→ **PROBLEM REQUIREMENTS**
Using the records below, repeat exactly the lines from the one holding "output wire logic [$bits(bus_i.busy)-1:0]" through the one holding "assign bus_busy = bus_i.busy;", both ends included, and no others.

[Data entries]
[src/rtl/regfile_wb_arbiter.sv]
// Round-robin write-back arbiter: ALU and load-unit FIFOs drain onto the single
// registered register-file write port, with pending-write hazard lookup.
module regfile_wb_arbiter #(
  parameter int DEPTH = 2
) (
  input logic                 clk,
  input logic                 reset,
  regfile_wb_arbiter_if.slave bus
);
  localparam int PW = $clog2(DEPTH);
  localparam int CW = PW + 1;

  typedef enum logic {REQ_ALU = 1'b0, REQ_MEM = 1'b1} req_e;

  // Index 0 is the ALU queue, index 1 the load queue.
  logic [4:0]    r_addr   [2][DEPTH];
  logic [31:0]   r_data   [2][DEPTH];
  logic [PW-1:0] r_wr_ptr [2];
  logic [PW-1:0] r_rd_ptr [2];
  logic [CW-1:0] r_cnt    [2];
  req_e          r_last_gnt;
  logic          r_reg_write;
  logic [4:0]    r_wr_addr;
  logic [31:0]   r_wr_data;

  logic [1:0]       w_valid, w_full, w_empty, w_push, w_pop;
  logic [4:0]       w_in_addr [2];
  logic [31:0]      w_in_data [2];
  logic             w_gnt_any;
  req_e             w_sel;
  logic [4:0]       w_head_addr;
  logic [31:0]      w_head_data;
  logic [PW-1:0]    w_off [2][DEPTH];
  logic [DEPTH-1:0] w_slot_vld [2];
  logic             w_pend_a, w_pend_b;

  assign w_valid      = {bus.memValid, bus.aluValid};
  assign w_in_addr[0] = bus.aluAddr;
  assign w_in_addr[1] = bus.memAddr;
  assign w_in_data[0] = bus.aluData;
  assign w_in_data[1] = bus.memData;

  assign w_full[0]  = (r_cnt[0] == CW'(DEPTH));
  assign w_full[1]  = (r_cnt[1] == CW'(DEPTH));
  assign w_empty[0] = (r_cnt[0] == '0);
  assign w_empty[1] = (r_cnt[1] == '0);
  assign w_push     = w_valid & ~w_full & {2{~reset}};

  // NOTE: every always_comb output gets a default first so no path can infer a latch.
  always_comb begin
    w_sel = REQ_ALU;
    if (!w_empty[0] && !w_empty[1]) begin
      w_sel = (r_last_gnt == REQ_ALU) ? REQ_MEM : REQ_ALU;
    end else if (w_empty[0]) begin
      w_sel = REQ_MEM;
    end
  end

  assign w_gnt_any   = ~(w_empty[0] & w_empty[1]);
  assign w_pop       = {w_gnt_any && (w_sel == REQ_MEM), w_gnt_any && (w_sel == REQ_ALU)};
  assign w_head_addr = (w_sel == REQ_MEM) ? r_addr[1][r_rd_ptr[1]] : r_addr[0][r_rd_ptr[0]];
  assign w_head_data = (w_sel == REQ_MEM) ? r_data[1][r_rd_ptr[1]] : r_data[0][r_rd_ptr[0]];

  // NOTE: sequential state uses non-blocking assignments only, so all flops sample pre-edge values.
  always_ff @(posedge clk) begin
    for (int i = 0; i < 2; i++) begin
      if (reset) begin
        r_wr_ptr[i] <= '0;
        r_rd_ptr[i] <= '0;
        r_cnt[i]    <= '0;
      end else begin
        if (w_push[i]) r_wr_ptr[i] <= r_wr_ptr[i] + PW'(1);
        if (w_pop[i])  r_rd_ptr[i] <= r_rd_ptr[i] + PW'(1);
        r_cnt[i] <= r_cnt[i] + CW'(w_push[i]) - CW'(w_pop[i]);
      end
    end
  end

  // NOTE: FIFO storage is deliberately not reset; the count alone decides which slots are live.
  always_ff @(posedge clk) begin
    for (int i = 0; i < 2; i++) begin
      if (w_push[i]) begin
        r_addr[i][r_wr_ptr[i]] <= w_in_addr[i];
        r_data[i][r_wr_ptr[i]] <= w_in_data[i];
      end
    end
  end

  always_ff @(posedge clk) begin
    if (reset) begin
      r_last_gnt  <= REQ_MEM;
      r_reg_write <= 1'b0;
      r_wr_addr   <= '0;
      r_wr_data   <= '0;
    end else if (w_gnt_any) begin
      r_last_gnt  <= w_sel;
      r_reg_write <= 1'b1;
      r_wr_addr   <= w_head_addr;
      r_wr_data   <= w_head_data;
    end else begin
      r_reg_write <= 1'b0;
    end
  end

  // A slot is live when its distance from the read pointer is below the count.
  always_comb begin
    for (int i = 0; i < 2; i++) begin
      w_slot_vld[i] = '0;
      for (int j = 0; j < DEPTH; j++) begin
        w_off[i][j]      = PW'(j) - r_rd_ptr[i];
        w_slot_vld[i][j] = ({1'b0, w_off[i][j]} < r_cnt[i]);
      end
    end
  end

  always_comb begin
    w_pend_a = r_reg_write && (r_wr_addr == bus.qAddrA);
    w_pend_b = r_reg_write && (r_wr_addr == bus.qAddrB);
    for (int i = 0; i < 2; i++) begin
      for (int j = 0; j < DEPTH; j++) begin
        if (w_slot_vld[i][j] && (r_addr[i][j] == bus.qAddrA)) w_pend_a = 1'b1;
        if (w_slot_vld[i][j] && (r_addr[i][j] == bus.qAddrB)) w_pend_b = 1'b1;
      end
    end
  end

  assign bus.aluReady = !w_full[0] && !reset;
  assign bus.memReady = !w_full[1] && !reset;
  assign bus.RegWrite = r_reg_write;
  assign bus.wrAddr   = r_wr_addr;
  assign bus.wrData   = r_wr_data;
  assign bus.pendA    = w_pend_a && !reset;
  assign bus.pendB    = w_pend_b && !reset;
  assign bus.busy     = ((r_cnt[0] != '0) || (r_cnt[1] != '0) || r_reg_write) && !reset;

endmodule

[src/flat_wrapper.sv]
// flat-port wrapper written by rule: the top's interface ports become plain ports
module regfile_wb_arbiter_flat 
#(
  parameter int DEPTH = 2
)
  (clk, reset, bus_aluValid, bus_aluAddr, bus_aluData, bus_memValid, bus_memAddr, bus_memData, bus_qAddrA, bus_qAddrB, bus_aluReady, bus_memReady, bus_RegWrite, bus_wrAddr, bus_wrData, bus_pendA, bus_pendB, bus_busy);
  regfile_wb_arbiter_if bus_i ();
  input logic clk;
  input logic reset;
  input wire logic [$bits(bus_i.aluValid)-1:0] bus_aluValid;
  input wire logic [$bits(bus_i.aluAddr)-1:0] bus_aluAddr;
  input wire logic [$bits(bus_i.aluData)-1:0] bus_aluData;
  input wire logic [$bits(bus_i.memValid)-1:0] bus_memValid;
  input wire logic [$bits(bus_i.memAddr)-1:0] bus_memAddr;
  input wire logic [$bits(bus_i.memData)-1:0] bus_memData;
  input wire logic [$bits(bus_i.qAddrA)-1:0] bus_qAddrA;
  input wire logic [$bits(bus_i.qAddrB)-1:0] bus_qAddrB;
  output wire logic [$bits(bus_i.aluReady)-1:0] bus_aluReady;
  output wire logic [$bits(bus_i.memReady)-1:0] bus_memReady;
  output wire logic [$bits(bus_i.RegWrite)-1:0] bus_RegWrite;
  output wire logic [$bits(bus_i.wrAddr)-1:0] bus_wrAddr;
  output wire logic [$bits(bus_i.wrData)-1:0] bus_wrData;
  output wire logic [$bits(bus_i.pendA)-1:0] bus_pendA;
  output wire logic [$bits(bus_i.pendB)-1:0] bus_pendB;
  output wire logic [$bits(bus_i.busy)-1:0] bus_busy;
  assign bus_i.aluValid = bus_aluValid;
  assign bus_i.aluAddr = bus_aluAddr;
  assign bus_i.aluData = bus_aluData;
  assign bus_i.memValid = bus_memValid;
  assign bus_i.memAddr = bus_memAddr;
  assign bus_i.memData = bus_memData;
  assign bus_i.qAddrA = bus_qAddrA;
  assign bus_i.qAddrB = bus_qAddrB;
  assign bus_aluReady = bus_i.aluReady;
  assign bus_memReady = bus_i.memReady;
  assign bus_RegWrite = bus_i.RegWrite;
  assign bus_wrAddr = bus_i.wrAddr;
  assign bus_wrData = bus_i.wrData;
  assign bus_pendA = bus_i.pendA;
  assign bus_pendB = bus_i.pendB;
  assign bus_busy = bus_i.busy;
  regfile_wb_arbiter #(.DEPTH(DEPTH)) u_core (.clk(clk), .reset(reset), .bus(bus_i));
endmodule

→ **EXPECTED ANSWER**
  output wire logic [$bits(bus_i.busy)-1:0] bus_busy;
  assign bus_i.aluValid = bus_aluValid;
  assign bus_i.aluAddr = bus_aluAddr;
  assign bus_i.aluData = bus_aluData;
  assign bus_i.memValid = bus_memValid;
  assign bus_i.memAddr = bus_memAddr;
  assign bus_i.memData = bus_memData;
  assign bus_i.qAddrA = bus_qAddrA;
  assign bus_i.qAddrB = bus_qAddrB;
  assign bus_aluReady = bus_i.aluReady;
  assign bus_memReady = bus_i.memReady;
  assign bus_RegWrite = bus_i.RegWrite;
  assign bus_wrAddr = bus_i.wrAddr;
  assign bus_wrData = bus_i.wrData;
  assign bus_pendA = bus_i.pendA;
  assign bus_pendB = bus_i.pendB;
  assign bus_busy = bus_i.busy;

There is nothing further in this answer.